• **THE PROBLEM**
Copy verbatim the block of lines in the entries below whose first line contains "key figures, run" and whose last line contains "warnings: 6 (+6)". Leave out all other lines.

[Dataset entries]
━━━━
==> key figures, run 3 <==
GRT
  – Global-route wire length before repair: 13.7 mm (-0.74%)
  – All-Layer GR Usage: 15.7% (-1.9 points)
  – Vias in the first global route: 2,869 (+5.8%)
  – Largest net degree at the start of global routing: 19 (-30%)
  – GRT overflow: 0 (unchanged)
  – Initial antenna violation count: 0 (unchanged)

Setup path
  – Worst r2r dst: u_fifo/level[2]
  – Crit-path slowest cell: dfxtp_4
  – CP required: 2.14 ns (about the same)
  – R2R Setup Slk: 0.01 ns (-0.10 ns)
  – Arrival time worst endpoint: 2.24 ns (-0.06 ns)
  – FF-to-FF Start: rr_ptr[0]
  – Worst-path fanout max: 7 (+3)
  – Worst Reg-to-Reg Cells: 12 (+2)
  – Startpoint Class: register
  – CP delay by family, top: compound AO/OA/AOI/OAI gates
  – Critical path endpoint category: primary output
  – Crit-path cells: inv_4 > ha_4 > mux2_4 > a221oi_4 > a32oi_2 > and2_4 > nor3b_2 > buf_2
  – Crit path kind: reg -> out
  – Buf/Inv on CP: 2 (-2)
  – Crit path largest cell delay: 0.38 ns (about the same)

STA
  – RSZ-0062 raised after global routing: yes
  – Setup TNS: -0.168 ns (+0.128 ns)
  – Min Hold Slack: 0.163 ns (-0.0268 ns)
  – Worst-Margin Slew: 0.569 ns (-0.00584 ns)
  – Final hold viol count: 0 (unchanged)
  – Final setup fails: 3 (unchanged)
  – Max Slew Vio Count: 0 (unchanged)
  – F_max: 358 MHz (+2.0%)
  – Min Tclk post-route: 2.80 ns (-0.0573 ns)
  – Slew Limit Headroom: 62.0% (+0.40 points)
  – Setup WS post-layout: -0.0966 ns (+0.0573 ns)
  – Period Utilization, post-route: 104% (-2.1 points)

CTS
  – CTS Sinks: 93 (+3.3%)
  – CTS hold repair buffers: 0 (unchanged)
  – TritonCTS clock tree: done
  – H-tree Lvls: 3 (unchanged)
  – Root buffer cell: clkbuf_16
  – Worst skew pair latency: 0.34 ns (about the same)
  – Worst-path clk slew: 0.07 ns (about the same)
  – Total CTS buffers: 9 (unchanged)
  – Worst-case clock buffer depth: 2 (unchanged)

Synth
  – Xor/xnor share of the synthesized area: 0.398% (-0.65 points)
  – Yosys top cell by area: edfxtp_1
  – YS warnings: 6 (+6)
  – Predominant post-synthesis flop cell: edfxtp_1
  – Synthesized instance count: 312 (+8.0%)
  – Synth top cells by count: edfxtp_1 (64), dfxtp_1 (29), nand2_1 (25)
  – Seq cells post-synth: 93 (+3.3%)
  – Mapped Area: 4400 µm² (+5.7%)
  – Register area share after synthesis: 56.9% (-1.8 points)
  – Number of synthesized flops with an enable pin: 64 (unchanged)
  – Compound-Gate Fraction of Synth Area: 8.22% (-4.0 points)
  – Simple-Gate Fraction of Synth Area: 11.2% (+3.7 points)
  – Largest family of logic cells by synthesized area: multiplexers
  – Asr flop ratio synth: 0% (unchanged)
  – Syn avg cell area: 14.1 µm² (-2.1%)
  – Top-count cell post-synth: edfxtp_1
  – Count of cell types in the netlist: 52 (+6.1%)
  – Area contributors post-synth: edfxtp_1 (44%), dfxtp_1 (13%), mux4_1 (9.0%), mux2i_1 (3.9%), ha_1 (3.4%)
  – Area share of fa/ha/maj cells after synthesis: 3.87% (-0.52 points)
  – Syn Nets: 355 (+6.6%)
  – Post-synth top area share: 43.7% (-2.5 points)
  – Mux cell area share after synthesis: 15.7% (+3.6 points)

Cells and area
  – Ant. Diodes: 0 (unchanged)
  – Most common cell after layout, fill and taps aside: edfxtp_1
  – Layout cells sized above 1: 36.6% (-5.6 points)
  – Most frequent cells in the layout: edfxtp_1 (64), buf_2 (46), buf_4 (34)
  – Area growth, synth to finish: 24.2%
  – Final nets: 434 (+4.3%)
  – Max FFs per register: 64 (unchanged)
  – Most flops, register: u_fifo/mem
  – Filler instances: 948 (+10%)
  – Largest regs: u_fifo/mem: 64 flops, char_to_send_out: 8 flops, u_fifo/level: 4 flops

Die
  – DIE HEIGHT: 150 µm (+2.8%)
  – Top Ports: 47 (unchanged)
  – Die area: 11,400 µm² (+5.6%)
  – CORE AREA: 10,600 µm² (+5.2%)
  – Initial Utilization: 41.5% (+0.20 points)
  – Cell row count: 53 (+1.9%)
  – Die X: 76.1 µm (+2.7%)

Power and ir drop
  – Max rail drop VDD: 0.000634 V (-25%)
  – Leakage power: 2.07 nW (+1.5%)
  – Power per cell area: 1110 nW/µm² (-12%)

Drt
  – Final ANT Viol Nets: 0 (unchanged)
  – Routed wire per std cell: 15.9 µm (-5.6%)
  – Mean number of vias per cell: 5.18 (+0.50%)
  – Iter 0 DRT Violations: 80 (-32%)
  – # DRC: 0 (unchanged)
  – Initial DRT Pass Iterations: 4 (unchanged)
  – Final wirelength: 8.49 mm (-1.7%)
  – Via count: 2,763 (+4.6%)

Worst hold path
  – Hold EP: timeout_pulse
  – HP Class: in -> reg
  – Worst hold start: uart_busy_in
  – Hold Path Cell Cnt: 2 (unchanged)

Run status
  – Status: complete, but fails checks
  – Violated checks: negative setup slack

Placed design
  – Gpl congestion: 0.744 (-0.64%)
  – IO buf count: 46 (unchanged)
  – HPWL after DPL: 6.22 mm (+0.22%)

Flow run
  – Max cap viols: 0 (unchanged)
━━━━
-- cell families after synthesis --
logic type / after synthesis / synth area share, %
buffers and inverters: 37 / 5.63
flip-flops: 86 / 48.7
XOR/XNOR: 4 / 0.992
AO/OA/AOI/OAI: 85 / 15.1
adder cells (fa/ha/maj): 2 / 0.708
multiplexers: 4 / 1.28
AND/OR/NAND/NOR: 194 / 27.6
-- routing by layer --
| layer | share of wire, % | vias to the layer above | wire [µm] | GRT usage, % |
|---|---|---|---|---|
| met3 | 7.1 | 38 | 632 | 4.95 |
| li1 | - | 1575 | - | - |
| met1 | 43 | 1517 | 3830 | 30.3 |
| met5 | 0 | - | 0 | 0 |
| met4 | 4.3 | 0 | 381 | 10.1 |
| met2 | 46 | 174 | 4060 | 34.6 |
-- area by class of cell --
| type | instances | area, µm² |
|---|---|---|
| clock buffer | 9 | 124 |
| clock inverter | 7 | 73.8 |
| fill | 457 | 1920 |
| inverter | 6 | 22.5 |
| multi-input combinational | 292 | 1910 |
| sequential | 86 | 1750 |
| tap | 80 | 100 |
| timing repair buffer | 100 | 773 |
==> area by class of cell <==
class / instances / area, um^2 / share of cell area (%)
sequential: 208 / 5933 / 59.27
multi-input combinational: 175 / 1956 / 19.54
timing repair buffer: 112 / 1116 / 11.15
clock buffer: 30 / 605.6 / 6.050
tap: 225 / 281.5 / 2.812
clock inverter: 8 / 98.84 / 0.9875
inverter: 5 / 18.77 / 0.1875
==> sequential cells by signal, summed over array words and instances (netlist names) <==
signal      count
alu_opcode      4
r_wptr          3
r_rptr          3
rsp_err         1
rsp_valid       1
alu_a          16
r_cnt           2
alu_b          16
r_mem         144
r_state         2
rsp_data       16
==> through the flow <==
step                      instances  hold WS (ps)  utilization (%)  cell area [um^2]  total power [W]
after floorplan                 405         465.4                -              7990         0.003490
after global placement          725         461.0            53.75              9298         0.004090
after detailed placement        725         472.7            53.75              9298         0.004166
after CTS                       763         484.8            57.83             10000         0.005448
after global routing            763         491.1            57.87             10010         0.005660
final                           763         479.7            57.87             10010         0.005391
━━━━
• **EXERCISE OUTPUT**
==> key figures, run 3 <==
GRT
  – Global-route wire length before repair: 13.7 mm (-0.74%)
  – All-Layer GR Usage: 15.7% (-1.9 points)
  – Vias in the first global route: 2,869 (+5.8%)
  – Largest net degree at the start of global routing: 19 (-30%)
  – GRT overflow: 0 (unchanged)
  – Initial antenna violation count: 0 (unchanged)

Setup path
  – Worst r2r dst: u_fifo/level[2]
  – Crit-path slowest cell: dfxtp_4
  – CP required: 2.14 ns (about the same)
  – R2R Setup Slk: 0.01 ns (-0.10 ns)
  – Arrival time worst endpoint: 2.24 ns (-0.06 ns)
  – FF-to-FF Start: rr_ptr[0]
  – Worst-path fanout max: 7 (+3)
  – Worst Reg-to-Reg Cells: 12 (+2)
  – Startpoint Class: register
  – CP delay by family, top: compound AO/OA/AOI/OAI gates
  – Critical path endpoint category: primary output
  – Crit-path cells: inv_4 > ha_4 > mux2_4 > a221oi_4 > a32oi_2 > and2_4 > nor3b_2 > buf_2
  – Crit path kind: reg -> out
  – Buf/Inv on CP: 2 (-2)
  – Crit path largest cell delay: 0.38 ns (about the same)

STA
  – RSZ-0062 raised after global routing: yes
  – Setup TNS: -0.168 ns (+0.128 ns)
  – Min Hold Slack: 0.163 ns (-0.0268 ns)
  – Worst-Margin Slew: 0.569 ns (-0.00584 ns)
  – Final hold viol count: 0 (unchanged)
  – Final setup fails: 3 (unchanged)
  – Max Slew Vio Count: 0 (unchanged)
  – F_max: 358 MHz (+2.0%)
  – Min Tclk post-route: 2.80 ns (-0.0573 ns)
  – Slew Limit Headroom: 62.0% (+0.40 points)
  – Setup WS post-layout: -0.0966 ns (+0.0573 ns)
  – Period Utilization, post-route: 104% (-2.1 points)

CTS
  – CTS Sinks: 93 (+3.3%)
  – CTS hold repair buffers: 0 (unchanged)
  – TritonCTS clock tree: done
  – H-tree Lvls: 3 (unchanged)
  – Root buffer cell: clkbuf_16
  – Worst skew pair latency: 0.34 ns (about the same)
  – Worst-path clk slew: 0.07 ns (about the same)
  – Total CTS buffers: 9 (unchanged)
  – Worst-case clock buffer depth: 2 (unchanged)

Synth
  – Xor/xnor share of the synthesized area: 0.398% (-0.65 points)
  – Yosys top cell by area: edfxtp_1
  – YS warnings: 6 (+6)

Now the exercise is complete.